Meghan, the Duchess of Sussex, has guest edited the September issue of British Vogue with the theme “Forces for Change.”
Royal officials say the issue coming out Aug. 2 features “change-makers united by their fearlessness in breaking barriers” and includes a conversation between Meghan and former U.S. first lady Michelle Obama.
The magazine cover features 15 women including New Zealand Prime Minister Jacinda Ardern, actresses Jane Fonda, Jameela Jamil and Gemma Chan, model Adwoa Aboah and climate change campaigner Greta Thunberg.
Meghan, who is on maternity leave from her royal duties, said she hopes readers will be inspired by the magazine’s focus on the “values, causes, and people making impact in the world today.”
Kate, the Duchess of Cambridge, was featured on the magazine’s cover in 2016.
No floppy-haired leading man for TV’s ‘Four Weddings’ take
Hulu’s “Four Weddings and a Funeral” pays homage to the 1994 film, but don’t expect a Hugh Grant copycat in the limited series.
Creator Mindy Kaling says she deliberately avoided duplicating the movie’s floppy-haired British guy as the romantic lead.
That character and look were “iconic” for Grant’s career and for British comedy, Kaling said, but there are other ways to be sexy and stake out new ground.
“It makes room for a lot of other fascinating characters,” Kaling told a TV critics’ meeting last week.
In the 10-episode Hulu series, it’s Pakistani-British character Kash who’s front and center in the story of four friends and their love interests in London. He’s played by Nikesh Patel, a British actor of Indian descent.
‘Lion King’ reigns above box office for second week
The Lion King” rode its circle of life into a second weekend atop the box office and “Once Upon A Time … In Hollywood,” while not quite doing fairytale numbers, gave director Quentin Tarantino his biggest opening ever.
Disney’s photorealistic remake of the Hamlet-themed tale of Mufasa, Simba and Nala, featuring the voices of Donald Glover and Beyoncé, brought in $75 million in North America, according to studio estimates Sunday. Its domestic total of $350 million makes it the year’s fourth highest-grossing film after just 10 days of release.

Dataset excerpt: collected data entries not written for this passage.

===== config.mk =====
export PLATFORM = sky130hd
export DESIGN_NAME = tsfs_score_stage
export DESIGN_NICKNAME = d
export VERILOG_FILES = /design/src/tcp_signature_feature_scorer_assert.svh /design/src/tsfs_pkg.sv /design/src/tsfs_score_stage.sv
export SDC_FILE = /design/constraint.sdc
export NUM_CORES = 1
export LEC_CHECK = 0
export BUFFER_PORTS_ARGS = -buffer_cell sky130_fd_sc_hd__buf_2
export CORE_MARGIN = 2
export CORE_UTILIZATION = 65
export DETAILED_ROUTE_END_ITERATION = 6
export GPL_TIMING_DRIVEN = 0
export HOLD_SLACK_MARGIN = 0.03
export PLACE_DENSITY = 0.88
export SYNTH_ARGS = -nofsm -noshare
export SYNTH_HDL_FRONTEND = slang
export SYNTH_SLANG_ARGS = --single-unit

===== constraint.sdc =====
create_clock -name clk -period 10.2 [get_ports clk]
set_input_delay 2.04 -clock clk [delete_from_list [all_inputs] [get_ports clk]]
set_output_delay 2.04 -clock clk [all_outputs]
set_load 0.01 [all_outputs]

===== src/tcp_signature_feature_scorer_assert.svh =====
// Assertion macros for the TCP signature feature scorer.
// Used by the top level; define NO_ASSERTIONS to compile them out.
`ifndef TCP_SIGNATURE_FEATURE_SCORER_ASSERT_SVH
`define TCP_SIGNATURE_FEATURE_SCORER_ASSERT_SVH
`ifndef NO_ASSERTIONS
// Same-cycle implication.
`define TSFS_ASSERT_IMP(name, clk, rst, ante, cons) \
  name: assert property (@(posedge clk) disable iff (rst) (ante) |-> (cons)) \
    else $error("tsfs assertion failed");
// Next-cycle implication.
`define TSFS_ASSERT_NEXT(name, clk, rst, ante, cons) \
  name: assert property (@(posedge clk) disable iff (rst) (ante) |=> (cons)) \
    else $error("tsfs assertion failed");
`else
`define TSFS_ASSERT_IMP(name, clk, rst, ante, cons)
`define TSFS_ASSERT_NEXT(name, clk, rst, ante, cons)
`endif
`endif


===== src/tsfs_pkg.sv =====
// Shared types and constants of the TCP signature feature scorer.
// No dependencies; used by every module of the block.
`default_nettype none
package tsfs_pkg;

  localparam int OPTION_SLOTS_DEF = 21;
  localparam int OPT_LIST_W       = 63;
  localparam int OPT_CODE_W       = 3;
  localparam int KEY_CODES        = 4;
  localparam int SLOT_POS_W       = 5;

  localparam logic [15:0] FEATURE_PROB_RESET = 16'd6554;
  localparam logic [15:0] RARE_PROB_RESET    = 16'd655;

  // Register map, selected by paddr[2].
  localparam logic REG_FEATURE = 1'b0;
  localparam logic REG_RARE    = 1'b1;

  // Options ordering result codes.
  localparam logic [1:0] OPT_VIOLATED = 2'd0;
  localparam logic [1:0] OPT_COMPAT   = 2'd1;
  localparam logic [1:0] OPT_EXACT    = 2'd2;

  typedef struct packed {
    logic win;
    logic ttl;
    logic df;
    logic mss;
    logic rst_on;
    logic rst_eq;
  } tsfs_match_t;

  typedef struct packed {
    logic                                   eq;
    logic [KEY_CODES-1:0]                   found;
    logic [KEY_CODES-1:0][SLOT_POS_W-1:0]   fpos;
    logic [KEY_CODES-1:0][KEY_CODES-1:0]    prec;
  } tsfs_opt_prep_t;

endpackage
`default_nettype wire


===== src/tsfs_score_stage.sv =====
// One pipeline stage of the score chain: multiplies the Q0.32 score by a Q1.16
// factor and truncates; apply low passes it through. Depends on tsfs_pkg.
`default_nettype none
module tsfs_score_stage import tsfs_pkg::*; (
  input  wire logic        clk,
  input  wire logic        en,
  input  wire logic [31:0] score_in,
  input  wire logic        apply,
  input  wire logic        match,
  input  wire logic [15:0] prob,
  output logic      [31:0] score_out
);

  logic [16:0] factor;
  logic [48:0] product;

  // A match scales by one minus the probability, a mismatch by the probability.
  assign factor  = match ? (17'h10000 - {1'b0, prob}) : {1'b0, prob};
  assign product = {17'd0, score_in} * {32'd0, factor};

  always_ff @(posedge clk) begin
    if (en) begin
      score_out <= apply ? product[47:16] : score_in;
    end
  end

endmodule
`default_nettype wire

“Once Upon A Time … In Hollywood” finished a distant second with $40 million in its opening weekend for Sony, but it bested the 2009 opening of Tarantino’s “Inglourious Basterds” by $2 some million and made a strong showing for an R-rated, nearly-three-hour film that was not a sequel or remake and was aimed solely at adults.
The film with Leonardo DiCaprio, Brad Pitt and Margot Robbie as denizens of a 1969 Los Angeles where old Hollywood was fading and the Manson family was rising was more star-powered than Tarantino’s previous eight movies.